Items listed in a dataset

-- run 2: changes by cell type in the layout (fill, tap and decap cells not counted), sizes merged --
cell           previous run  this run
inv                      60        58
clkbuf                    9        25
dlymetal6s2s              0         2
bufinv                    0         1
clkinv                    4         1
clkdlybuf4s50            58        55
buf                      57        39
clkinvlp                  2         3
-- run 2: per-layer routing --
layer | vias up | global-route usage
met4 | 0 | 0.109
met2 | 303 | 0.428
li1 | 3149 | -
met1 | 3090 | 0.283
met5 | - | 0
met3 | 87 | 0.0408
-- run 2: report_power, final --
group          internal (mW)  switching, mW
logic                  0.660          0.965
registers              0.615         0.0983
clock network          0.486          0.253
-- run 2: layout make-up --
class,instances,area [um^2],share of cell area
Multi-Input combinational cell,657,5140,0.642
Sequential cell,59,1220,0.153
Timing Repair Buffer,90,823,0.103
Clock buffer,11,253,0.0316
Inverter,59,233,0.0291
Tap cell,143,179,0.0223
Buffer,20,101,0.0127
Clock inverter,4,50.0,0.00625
[config.mk]
export PLATFORM = sky130hd
export DESIGN_NAME = word_serializer
export DESIGN_NICKNAME = d
export VERILOG_FILES = /design/src/rtl/word_serializer.sv
export SDC_FILE = /design/constraint.sdc
export NUM_CORES = 1
export LEC_CHECK = 0
export ABC_AREA = 1
export BUFFER_PORTS_ARGS = -buffer_cell sky130_fd_sc_hd__clkbuf_2
export CAP_MARGIN = 20
export CORE_MARGIN = 2
export CORE_UTILIZATION = 31
export DETAILED_ROUTE_END_ITERATION = 12
export SYNTH_ARGS = -nofsm -noshare
export SYNTH_HDL_FRONTEND = slang
export SYNTH_SLANG_ARGS = --single-unit
[constraint.sdc]
create_clock -name clk -period 1.3 [get_ports clk]
set_input_delay 0.13 -clock clk [delete_from_list [all_inputs] [get_ports clk]]
set_output_delay 0.13 -clock clk [all_outputs]
set_load 0.05 [all_outputs]
[src/rtl/word_serializer.sv]
// Parallel-to-serial transmitter: takes a word over valid/ready and shifts it out one bit per
// beat, LSB-first or MSB-first as chosen per word, with back-to-back reload on the last beat.
module word_serializer #(
  parameter int unsigned WORD_WIDTH = 8
) (
  input  logic                  clk,
  input  logic                  rst,
  input  logic [WORD_WIDTH-1:0] in_data,
  input  logic                  in_msb,
  input  logic                  in_valid,
  output logic                  in_ready,
  output logic                  ser_out,
  output logic                  ser_valid,
  input  logic                  ser_ready,
  output logic                  ser_last
);

  localparam int unsigned CntW = $clog2(WORD_WIDTH);
  localparam logic [CntW-1:0] CntLast = CntW'(WORD_WIDTH - 1);

  typedef enum logic {StIdle, StShift} state_e;

  state_e                state_q, state_d;
  logic [WORD_WIDTH-1:0] shreg_q, shreg_d;
  logic                  order_q, order_d;
  logic [CntW-1:0]       cnt_q, cnt_d;
  logic                  beat, accept;

  // Outputs are gated by rst so the in-flight word produces no beat in the reset cycle.
  always_comb begin
    ser_valid = !rst && (state_q == StShift);
    ser_out   = ser_valid && (order_q ? shreg_q[WORD_WIDTH-1] : shreg_q[0]);
    ser_last  = ser_valid && (cnt_q == CntLast);
    beat      = ser_valid && ser_ready;
    in_ready  = !rst && ((state_q == StIdle) || (beat && ser_last));
    accept    = in_valid && in_ready;
  end

  always_comb begin
    state_d = state_q;
    shreg_d = shreg_q;
    order_d = order_q;
    cnt_d   = cnt_q;
    if (accept) begin
      // Covers both the idle load and the same-cycle reload on the last beat.
      state_d = StShift;
      shreg_d = in_data;
      order_d = in_msb;
      cnt_d   = '0;
    end else if (beat) begin
      if (ser_last) begin
        state_d = StIdle;
        cnt_d   = '0;
      end else begin
        shreg_d = order_q ? {shreg_q[WORD_WIDTH-2:0], 1'b0} : {1'b0, shreg_q[WORD_WIDTH-1:1]};
        cnt_d   = cnt_q + CntW'(1);
      end
    end
  end

  always_ff @(posedge clk) begin
    if (rst) begin
      state_q <= StIdle;
      shreg_q <= '0;
      order_q <= 1'b0;
      cnt_q   <= '0;
    end else begin
      state_q <= state_d;
      shreg_q <= shreg_d;
      order_q <= order_d;
      cnt_q   <= cnt_d;
    end
  end

endmodule

==> flow_summary_export.csv, run 1 <==
group,metric,value,unit
setup_path,crit_chain,"ha_4 -> ha_4 -> nand4_4 -> a21oi_4 -> buf_8",
detailed_routing,drc,0,
timing,fin_crit_sh,1.16,
floorplan,ios,17,
detailed_routing,dr.pass1.iters,4,
place,placed_area,1080,µm²
logic_synthesis,synth-seq-cells,13,
clock_tree,clkTransAtPathRegs,0.09,ns
outcome,violations,"negative setup slack",
floorplan,chipWidth,56.2,µm
logic_synthesis,synth.distinct_cells,23,
logic_synthesis,synth_top_cell_area_share,0.309,
timing,report.final.slew_viol_count,0,
setup_path,worstPathRequired,1.17,ns
setup_path,reg2regPathDepth,10,
global_routing,first_global_vias,805,
logic_synthesis,avgSynthCellArea,6.69,µm²
floorplan,start_util,0.334,
finish,num_antenna_cells,0,
min_path,hp-class,"in -> reg",
global_routing,grt-ovfl-total,0,
global_routing,grt_max_degree,18,
logic_synthesis,yosys_warnings,0,
power,p_leak,0.000616,µW
detailed_routing,via_count,916,
detailed_routing,wire_per_inst,10.8,µm
timing,relSlewSlack,0.752,
setup_path,cp_common_cell,"ha_4",
setup_path,arrival,1.38,ns
power,p_per_area,760,nW/µm²
logic_synthesis,ys_seq_area_frac,0.309,
job,maxCapViolations,0,
timing,setup_viol,15,
timing,tns,-1.96,ns
timing,grt_setup_unrepaired,"yes",
clock_tree,insertion_delay,0.28,ns
logic_synthesis,synth_area_leader_cell,"dfxtp_1",
detailed_routing,viasPerCell,4.75,
clock_tree,cts-root-buf,"clkbuf_4",
logic_synthesis,syn_area,843,µm²
detailed_routing,drt_iter0_markers,19,
clock_tree,h-tree-depth,1,
place,gp_congestion,0.778,
clock_tree,clock_sinks,13,
place,dp_hpwl,1380,µm
power,irDropWorstVdd,0.557,mV
clock_tree,ctsLongestPathBuffers,2,
setup_path,crit_path_start_kind,"register",
finish,nets,179,
place,portBuffers,16,
clock_tree,cts_tree,"built",
timing,tightestPinTransition,0.372,ns
finish,layout_commonest_cell,"nand2_1",
finish,layout_common_cells,"24 x nand2_1, 17 x buf_4, 16 x inv_1",
finish,drive_gt1_frac,0.423,
setup_path,critPathBufInv,1,
detailed_routing,wl,2090,µm
global_routing,track_usage,0.138,
global_routing,antenna_found_initial,0,
setup_path,cp_num_cells,5,
floorplan,core_area,2520,µm²
clock_tree,numCtsBuffers,3,
timing,period_needed,1.51,ns
floorplan,die_h,56.2,µm
outcome,status,"finished, violations left",
global_routing,grt_pass1_wl,3480,µm
timing,hold_violations,0,
setup_path,crit_family,"flip-flops",
setup_path,critPathKind,"reg -> out",
floorplan,fp-row-count,18,
finish,final_util,0.516,
logic_synthesis,synth_area_leaders,"dfxtp_1 31%, nand2_1 12%, nand3_1 11%",
setup_path,crit_slowest_cell,"dfxtp_2",
min_path,worstHoldPathCells,3,
finish,syn2layout_area_growth,54.3,%
detailed_routing,drtAntennaViolNets,0,
setup_path,critPathCaptureType,"output port",
setup_path,max_stage_delay,0.36,ns
finish,fin_area,1300,µm²
floorplan,die_area,3150,µm²
timing,max_clock_freq,663,MHz
timing,setup_slack,-0.209,ns
logic_synthesis,syn_nets,141,
logic_synthesis,netlist_instances,126,
setup_path,worst-path-max-fanout,2,
timing,clock_skew,0.00712,ns
state kept, by name (all words and copies together), names as in the netlist:
register,cells
shreg_q,8
cnt_q,3
order_q,1
state_q,1
cells in the mapped netlist (all sizes together):
| cell | n |
|---|---|
| a21oi | 4 |
| nand2 | 29 |
| inv | 19 |
| dfxtp | 13 |
| nand4 | 1 |
| o21ai | 16 |
| ha | 2 |
| nand3 | 21 |
| clkbuf | 2 |
| clkinv | 1 |
| buf | 4 |
| nand3b | 1 |
| a22oi | 1 |
| nor2 | 12 |
where the power goes:
part	switching (µW)	internal (µW)
clock	140	119
sequential	19.2	423
combinational	163	126
final timing paths:
path | start | endpoint | slack, ns
max | cnt_q[1]$_SDFFE_PP0P_ | in_ready | -0.21
max reg2reg | cnt_q[1]$_SDFFE_PP0P_ | shreg_q[1]$_SDFFE_PP0P_ | -0.17
min reg2reg | shreg_q[6]$_SDFFE_PP0P_ | shreg_q[6]$_SDFFE_PP0P_ | 0.58
min | in_msb | order_q$_SDFFE_PP0P_ | 0.1
kinds of logic (layout without fill, tap and decap cells):
family / Yosys count / after routing / synth area share
compound gates: 21 / 21 / 0.141
fa+ha+maj: 2 / 2 / 0.0297
buf+inv: 26 / 61 / 0.151
flops: 13 / 13 / 0.309
simple gates: 64 / 66 / 0.369
stage by stage:
step	setup WS (ns)	power (µW)	std cells	hold WS (ns)
2_1_floorplan	-0.233	607	126	0.192
3_3_place_gp	-0.0876	676	179	0.380
3_5_place_dp	-0.118	680	179	0.389
4_1_cts	-0.219	968	189	0.0896
5_1_grt	-0.288	1060	193	0.0812
6_report	-0.209	989	193	0.0955
worst reg2reg max path: cells and delay by family, from the launching register on:
| family | cells | cell delay (ns) |
|---|---|---|
| adders and majority gates | 2 | 0.28 |
| AOI/OAI and AO/OA | 1 | 0.22 |
| DFF | 1 | 0.36 |
| and+or+nand+nor | 4 | 0.29 |
| buffers and inverters | 3 | 0.28 |
area by class of cell:
type                            instances  area, µm²
Timing Repair Buffer                   37        297
Sequential cell                        13        267
Tap cell                               30       37.5
Fill cell                             263       1220
Multi-Input combinational cell         89        596
Clock buffer                            4       26.3
Inverter                               20       78.8
timing repair:
| action | in CTS | in global routing |
|---|---|---|
| pin swaps | 4 | 13 |
| setup endpoints to repair | 14 | 16 |
| hold buffers | 0 | 0 |
| endpoints found under the hold margin | 0 | 0 |
| setup buffers | 5 | 3 |
| gates cloned | 1 | 1 |
| resized for setup | 11 | 16 |
routing by layer:
| metal | vias to the layer above | GRT usage | wire (µm) | part of all wire |
|---|---|---|---|---|
| met5 | - | 0 | 0 | 0 |
| met4 | 0 | 0.0612 | 12 | 0.0057 |
| met3 | 2 | 0.0233 | 97 | 0.046 |
| met2 | 21 | 0.225 | 1010 | 0.48 |
| met1 | 408 | 0.176 | 973 | 0.47 |
| li1 | 485 | - | - | - |
Power figures use the tool's default switching activity.
==> run 2, diff against run 1 <==
==> constraint.sdc (replaced) <==
create_clock -name clk -period 1.3 [get_ports clk]
set_input_delay 0.13 -clock clk [delete_from_list [all_inputs] [get_ports clk]]
set_output_delay 0.13 -clock clk [all_outputs]
set_load 0.1 [all_outputs]
==> flow_summary_export.csv, run 2 (same netlist as run 1, synthesis figures left out) <==
group,metric,value,unit
finish,regMostFlops,"shreg_q",
power,p_per_area,792,nW/µm²
finish,multiInputGateArea,589,µm²
setup_path,r2r-end,"shreg_q[5]$_SDFFE_PP0P_",
clock_tree,insertion_delay,0.28,ns
clock_tree,cts-root-buf,"clkbuf_4",
job,maxCapViolations,0,
floorplan,fp-row-count,18,
place,dp_worst_setup_slack,-0.175,ns
finish,fill_cells,252,
timing,report.final.slew_viol_count,0,
outcome,violations,"negative setup slack",
min_path,timing.hold.worst.start,"in_msb",
timing,fin_crit_sh,1.21,
place,dp_hpwl,1430,µm
place,portBuffers,16,
detailed_routing,dr.pass1.iters,4,
outcome,status,"finished, violations left",
min_path,hold_end,"order_q$_SDFFE_PP0P_",
timing,holdWs,0.0764,ns
setup_path,cp_common_cell,"ha_4",
setup_path,critPathCaptureType,"output port",
detailed_routing,drc,0,
power,p_leak,0.000599,µW
setup_path,crit_chain,"ha_4 -> ha_4 -> nand4_4 -> a21oi_4 -> buf_12",
detailed_routing,drt_iter0_markers,15,
setup_path,crit_path_start_kind,"register",
setup_path,crit_family,"flip-flops",
timing,period_needed,1.57,ns
setup_path,rrSetupSlack,-0.23,ns
finish,syn2layout_area_growth,50.6,%
global_routing,first_global_vias,877,
detailed_routing,wl,2190,µm
floorplan,start_util,0.334,
timing,clock_skew,0.00176,ns
global_routing,grt-ovfl-total,0,
setup_path,arrival,1.44,ns
timing,hold_violations,0,
timing,grt_setup_unrepaired,"yes",
place,dp_cells,177,
finish,nets,176,
global_routing,grt_pass1_wl,3750,µm
global_routing,track_usage,0.153,
timing,setup_slack,-0.273,ns
setup_path,reg2regPathDepth,9,
setup_path,crit_slowest_cell,"dfxtp_2",
finish,area.sequential,268,µm²
finish,finalNonFillerCells,190,
finish,num_antenna_cells,0,
global_routing,antenna_found_initial,0,
timing,max_clock_freq,636,MHz
detailed_routing,via_count,916,
global_routing,grt_max_degree,18,
setup_path,critPathKind,"reg -> out",
finish,largestRegisters,"shreg_q (8), cnt_q (3)",
place,gp_congestion,0.832,
floorplan,chipWidth,56.2,µm
finish,largest_reg_flops,8,
power,irDropWorstVdd,0.548,mV
floorplan,ios,17,
finish,drive_gt1_frac,0.381,
setup_path,r2r_start,"cnt_q[0]$_SDFFE_PP0P_",
clock_tree,clock_sinks,13,
floorplan,die_h,56.2,µm
floorplan,core_area,2520,µm²
min_path,worstHoldPathCells,3,
setup_path,critPathBufInv,1,
detailed_routing,wire_per_inst,11.5,µm
timing,tightestPinTransition,0.390,ns
floorplan,die_area,3150,µm²
setup_path,worstPathRequired,1.17,ns
clock_tree,clkTransAtPathRegs,0.08,ns
timing,setup_viol,15,
clock_tree,numCtsBuffers,3,
setup_path,max_stage_delay,0.36,ns
min_path,hp-class,"in -> reg",
setup_path,worst-path-max-fanout,2,
clock_tree,ctsLongestPathBuffers,2,
finish,layout_common_cells,"26 x nand2_1, 19 x nand3_1, 17 x inv_1, 17 x buf_4",
timing,relSlewSlack,0.740,
detailed_routing,viasPerCell,4.82,
clock_tree,cts_tree,"built",
detailed_routing,drtAntennaViolNets,0,
finish,layout_commonest_cell,"nand2_1",
clock_tree,h-tree-depth,1,
-- run 2: worst max-delay path by stage --
stage,from,endpoint,slack [ns],cells after the start
after detailed placement,cnt_q[1]$_SDFFE_PP0P_,shreg_q[5]$_SDFFE_PP0P_,-0.17,8
after CTS,cnt_q[0]$_SDFFE_PP0P_,ser_last,-0.29,6
final,cnt_q[0]$_SDFFE_PP0P_,in_ready,-0.27,5
after floorplan,cnt_q[1]$_SDFFE_PP0P_,shreg_q[5]$_SDFFE_PP0P_,-0.49,8
after global placement,cnt_q[1]$_SDFFE_PP0P_,shreg_q[7]$_SDFFE_PP0P_,-0.13,8
after global routing,cnt_q[0]$_SDFFE_PP0P_,ser_last,-0.31,6
-- run 2: routing by layer --
| layer | up-vias | part of all wire | track usage |
|---|---|---|---|
| met3 | 4 | 0.043 | 0.0302 |
| met4 | 0 | 0.016 | 0.0884 |
| met5 | - | 0 | 0 |
| met2 | 22 | 0.47 | 0.242 |
| met1 | 410 | 0.47 | 0.190 |
| li1 | 480 | - | - |
-- run 2: report_power, final --
group,internal [µW],switching (µW)
combinational,119,179
sequential,424,20.9
clock,119,144
total,662,344
-- run 2: metrics by stage --
step | total power [µW] | utilization | area [µm²] | TNS, ns
after floorplan | 625 | - | 901 | -4.98
after global placement | 701 | 0.439 | 1110 | -1.20
after detailed placement | 705 | 0.439 | 1110 | -1.65
after CTS | 1010 | 0.494 | 1250 | -2.40
after global routing | 1070 | 0.503 | 1270 | -3.46
final | 1010 | 0.503 | 1270 | -2.39
-- run 2: worst min-delay path, cell delays in order --
cell and delay (ns):
clkbuf_2 0.07, nand3_1 0.06, nand2_1 0.06
-- run 2: timing repair --
action / CTS / global route
setup endpoints to repair: 16 / 16
pin swaps: 4 / 0
resized for setup: 12 / 4
hold buffers: 0 / 0
cloned: 3 / 0
buffers inserted: 4 / 2
-- run 2: cell type report --
type                    count  area share
clock buffers               4      0.0207
well taps                  30      0.0296
inverters                  20      0.0640
flip-flops and latches     13       0.211
multi-input cells          90       0.464
repair buffers             33       0.211
<file path="config.mk">
export PLATFORM = sky130hd
export DESIGN_NAME = writeback_arbiter_n
export DESIGN_NICKNAME = d
export VERILOG_FILES = /design/src/rtl/writeback_arbiter_n.sv
export SDC_FILE = /design/constraint.sdc
export NUM_CORES = 1
export LEC_CHECK = 0
export ABC_AREA = 1
export CORE_ASPECT_RATIO = 1.2
export CORE_MARGIN = 1
export CORE_UTILIZATION = 30
export CTS_BUF_LIST = sky130_fd_sc_hd__clkbuf_4 sky130_fd_sc_hd__clkbuf_8
export CTS_CLUSTER_DIAMETER = 120
export DETAILED_ROUTE_END_ITERATION = 8
export PLACE_DENSITY_LB_ADDON = 0.05
export SLEW_MARGIN = 25
export SYNTH_ARGS = -nofsm -noshare
export SYNTH_HDL_FRONTEND = slang
export SYNTH_SLANG_ARGS = --single-unit
</file>
<file path="constraint.sdc">
create_clock -name clk -period 4.6 [get_ports clk]
set_clock_uncertainty 0.2 [all_clocks]
set_input_delay 0.92 -clock clk [delete_from_list [all_inputs] [get_ports clk]]
set_output_delay 0.92 -clock clk [all_outputs]
set_load 0.005 [all_outputs]
</file>
<file path="src/rtl/writeback_arbiter_n.sv">
// Purpose : NUM_PE writeback candidates -> per-PE FIFO -> round-robin -> one registered RF write port.
// Latency : transfer at edge k is buffered at k, drives rf_we_o after edge k+1 (2 edges) when uncontended.
// Backpr. : ready_o[i] = !full[i], from the pre-edge count only; a full FIFO refuses even if popped that edge.
//
// Ports:
//   clk, rst          clock, synchronous active-high reset
//   valid_i/ready_o   per-PE handshake (transfer on valid_i[i] && ready_o[i])
//   reg_write_i, rd_i per-PE write enable and destination (rd==0 or !reg_write -> discarded)
//   result_src_i      per-PE 2-bit select: 00 ALU, 01 read data, 10 PC+4, 11 ALU
//   alu_result_i, read_data_i, pc_plus4_i   per-PE candidate values
//   rf_we_o, rf_wa_o, rf_wd_o, rf_pe_o      registered register-file write and its source PE
//   busy_o            any FIFO holding data or a write currently presented
module writeback_arbiter_n #(
  parameter int NUM_PE = 2,
  parameter int DATA_W = 32,
  parameter int REG_AW = 5,
  parameter int DEPTH  = 4,
  localparam int PW    = (NUM_PE > 1) ? $clog2(NUM_PE) : 1
) (
  input  logic                       clk,
  input  logic                       rst,
  input  logic [NUM_PE-1:0]          valid_i,
  output logic [NUM_PE-1:0]          ready_o,
  input  logic [NUM_PE-1:0]          reg_write_i,
  input  logic [2*NUM_PE-1:0]        result_src_i,
  input  logic [DATA_W*NUM_PE-1:0]   alu_result_i,
  input  logic [DATA_W*NUM_PE-1:0]   read_data_i,
  input  logic [DATA_W*NUM_PE-1:0]   pc_plus4_i,
  input  logic [REG_AW*NUM_PE-1:0]   rd_i,
  output logic                       rf_we_o,
  output logic [REG_AW-1:0]          rf_wa_o,
  output logic [DATA_W-1:0]          rf_wd_o,
  output logic [PW-1:0]              rf_pe_o,
  output logic                       busy_o
);

  localparam int AW = $clog2(DEPTH);

  // One buffered writeback: destination register plus the already-selected result.
  typedef struct packed {
    logic [REG_AW-1:0] rd;
    logic [DATA_W-1:0] dat;
  } wb_entry_t;

  logic [NUM_PE-1:0] push;
  logic [NUM_PE-1:0] pop;
  logic [NUM_PE-1:0] empty;
  logic [NUM_PE-1:0] full;
  wb_entry_t         push_ent [NUM_PE];
  wb_entry_t         head_ent [NUM_PE];

  logic              gnt_vld;
  logic [PW-1:0]     gnt_idx;
  wb_entry_t         gnt_ent;
  logic [PW-1:0]     ptr;
  logic [PW-1:0]     ptr_nxt;

  assign ready_o = ~full;

  // ---------------------------------------------------------------------------
  // Per-PE result select and FIFO
  // ---------------------------------------------------------------------------
  for (genvar i = 0; i < NUM_PE; i++) begin : g_pe
    logic [1:0]        src;
    logic [REG_AW-1:0] rd;
    logic [DATA_W-1:0] sel;
    wb_entry_t         mem [DEPTH];
    logic [AW-1:0]     wr_ptr;
    logic [AW-1:0]     rd_ptr;
    logic [AW:0]       count;

    assign src = result_src_i[2*i +: 2];
    assign rd  = rd_i[REG_AW*i +: REG_AW];

    always_comb begin
      case (src)
        2'b01:   sel = read_data_i[DATA_W*i +: DATA_W];
        2'b10:   sel = pc_plus4_i[DATA_W*i +: DATA_W];
        default: sel = alu_result_i[DATA_W*i +: DATA_W];
      endcase
    end

    // Handshake completes whenever valid && ready; only real register
    // writes (enabled, rd != x0) take a FIFO slot.
    assign push[i]     = valid_i[i] && !full[i] && reg_write_i[i] && (rd != '0);
    assign push_ent[i] = '{rd: rd, dat: sel};

    // Only the arbiter pops, and it only grants non-empty FIFOs, so a pop
    // never sees an empty FIFO and a push into an empty one is never
    // visible to the arbiter until the following cycle.
    assign pop[i] = gnt_vld && (gnt_idx == PW'(i));

    always_ff @(posedge clk) begin
      if (rst) begin
        wr_ptr <= '0;
        rd_ptr <= '0;
        count  <= '0;
      end else begin
        if (push[i]) wr_ptr <= wr_ptr + AW'(1);
        if (pop[i])  rd_ptr <= rd_ptr + AW'(1);
        case ({push[i], pop[i]})
          2'b10:   count <= count + (AW+1)'(1);
          2'b01:   count <= count - (AW+1)'(1);
          default: count <= count;
        endcase
      end
    end

    // Storage needs no reset: a slot is only read after it has been written.
    always_ff @(posedge clk) begin
      if (push[i]) mem[wr_ptr] <= push_ent[i];
    end

    assign head_ent[i] = mem[rd_ptr];
    assign empty[i]    = (count == '0);
    assign full[i]     = (count == (AW+1)'(DEPTH));
  end

  // ---------------------------------------------------------------------------
  // Round-robin arbiter: first non-empty FIFO at ptr, ptr+1, ... (mod NUM_PE)
  // ---------------------------------------------------------------------------
  logic [PW:0]   scan_sum;
  logic [PW-1:0] scan_idx;

  always_comb begin
    gnt_vld  = 1'b0;
    gnt_idx  = '0;
    scan_sum = '0;
    scan_idx = '0;
    for (int k = 0; k < NUM_PE; k++) begin
      // ptr + k never exceeds 2*NUM_PE-2, so one conditional subtract wraps it.
      scan_sum = {1'b0, ptr} + (PW+1)'(k);
      if (scan_sum >= (PW+1)'(NUM_PE)) begin
        scan_sum = scan_sum - (PW+1)'(NUM_PE);
      end
      scan_idx = scan_sum[PW-1:0];
      if (!gnt_vld && !empty[scan_idx]) begin
        gnt_vld = 1'b1;
        gnt_idx = scan_idx;
      end
    end
  end

  assign gnt_ent = head_ent[gnt_idx];
  assign ptr_nxt = (gnt_idx == PW'(NUM_PE - 1)) ? '0 : gnt_idx + PW'(1);

  // ---------------------------------------------------------------------------
  // Arbiter pointer and registered register-file write port
  // ---------------------------------------------------------------------------
  always_ff @(posedge clk) begin
    if (rst) begin
      ptr     <= '0;
      rf_we_o <= 1'b0;
      rf_wa_o <= '0;
      rf_wd_o <= '0;
      rf_pe_o <= '0;
    end else begin
      rf_we_o <= gnt_vld;
      // Address/data/source hold when idle so the port stays quiet.
      if (gnt_vld) begin
        ptr     <= ptr_nxt;
        rf_wa_o <= gnt_ent.rd;
        rf_wd_o <= gnt_ent.dat;
        rf_pe_o <= gnt_idx;
      end
    end
  end

  assign busy_o = (|(~empty)) || rf_we_o;

endmodule

</file>
==> reports/results.txt, run 1 <==
Status - completed
I/O Pins - 254
Number of synthesized flops with an enable pin - 296
WL per Instance - 16.7 µm
GR Util met2 - 27.8%
Max clock buf depth - 3
Synthesized area - 16100 µm²
Top-count cell post-synth - nand2_1
Crit path kind - reg2out
Leakage - 8.37 nW
Max-Cap Viols - 0
Final WL - 45.7 mm
Post-CTS Repair Setup Buffers - 0
Vert. Die Dim - 256 µm
HPWL after DPL - 30.4 mm
Number of CTS-inserted buffers - 57
Initial Util - 30.5%
Pwr dens - 495 nW/µm²
Area growth, synth to finish - 27.8%
Min Tclk post-route - 3.32 ns
GRT met3 Usage - 2.92%
Post-synth top area share - 55.1%
H-Tree Depth - 2
Crit. End Element - output pin
Design Area, Final - 20600 µm²
Worst-Margin Slew - 0.941 ns
R2r worst-path depth - 13
Crit path required time - 3.48 ns
Met1 global-route usage - 21.7%
Core Area - 52800 µm²
Initial antenna violation count - 2
Dominant synthesized flop cell - edfxtp_1
Critical Path Max Stage Delay - 0.44 ns
Setup TNS - 0 ns
Comb pwr share - 33.2%
RSZ-0062 raised after global routing - no
Buffers on Ports - 253
Total stage count of the critical path - 6
Placed cell area - 19400 µm²
Cell variety after synth - 28
Filler cell count - 5300
Vias in the first global route - 11829
Post_cts resized - 0
Drt pass-1 iters - 5
Largest net degree at the start of global routing - 75
Internal Power - 6.62 mW
Die Wd - 214 µm
Most Crowded Layer GR - met2
CP top delay family - buffers and inverters
Slowest cell on crit path - clkdlybuf4s50_1
Area of the multi-input gates - 4900 µm²
Root Buffer - clkbuf_8
Total power - 10.2 mW
Slew Viols, Final - 0
Worst hold path class - reg2reg
CTS clk-pin slew, worst paths - 0.06 ns
R2R setup slack - 1.93 ns
Net Count, Synth - 1961
Post-synth ARST share - 0%
Final Hold Viols - 0
Share of layout cells above drive strength 1 - 8.34%
Wire length of the first global-routing pass - 68.7 mm
Post-route DRC - 0
Post-Syn Instances - 1733
DR iter-0 viols - 576
Worst-Skew Late Latency - 0.61 ns
Avg Cell Area, Syn - 9.31 µm²
GPL Wtd Cong - 0.733
Synth area leader - edfxtp_1
Worst r2r dst - g_pe[1].count[2]
Fmax - 302 MHz
Switch share - 35.2%
CP max FO - 6
Register area - 10100 µm²
Seq pwr share - 39.3%
Worst slew margin - 37.3%
Vias per std cell - 4.42
Most frequent CP cell - inv_1
Yosys reg bits - 354
TritonCTS clock tree - done
CP startpoint kind - flip-flop
Final setup vio count - 0
Max IR drop VDD - 0.246 mV
R2r startpoint - g_pe[1].count[1]
CTS sink cnt - 354
Crit path from - g_pe[1].count[1]
List of most frequent post-synthesis cells - nand2_1 (527), edfxtp_1 (296), inv_1 (213)
Hold Buf Count CTS - 0
Clock network power share - 27.4%
Psw - 3.60 mW
Total GRT Usage - 16.5%
Final ANT Viol Nets - 0
GRT Residual Overflow - 0
WP buf/inv - 3
Synth top area cells - edfxtp_1 (55%), nand2_1 (12%), dfxtp_1 (7.2%)
Vias - 12086
Yosys warns - 0
Die ar. - 54700 µm²
Seq/Total Area, Yosys - 62.3%
Arr. time, crit path - 2.20 ns
Row count - 92
Layout Nets - 2209
Crit path cell chain - inv_1, nand3_4, nor2_2, inv_1, or2_2, clkdlybuf4s50_1
Crit path to - busy_o
Tcrit/Tclk final - 72.1%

Exercise — Exact reproduction is required: output the lines from the start of the entries above through the line with "class,instances,area [um^2],share of".

Task response —
-- run 2: changes by cell type in the layout (fill, tap and decap cells not counted), sizes merged --
cell           previous run  this run
inv                      60        58
clkbuf                    9        25
dlymetal6s2s              0         2
bufinv                    0         1
clkinv                    4         1
clkdlybuf4s50            58        55
buf                      57        39
clkinvlp                  2         3
-- run 2: per-layer routing --
layer | vias up | global-route usage
met4 | 0 | 0.109
met2 | 303 | 0.428
li1 | 3149 | -
met1 | 3090 | 0.283
met5 | - | 0
met3 | 87 | 0.0408
-- run 2: report_power, final --
group          internal (mW)  switching, mW
logic                  0.660          0.965
registers              0.615         0.0983
clock network          0.486          0.253
-- run 2: layout make-up --
class,instances,area [um^2],share of cell area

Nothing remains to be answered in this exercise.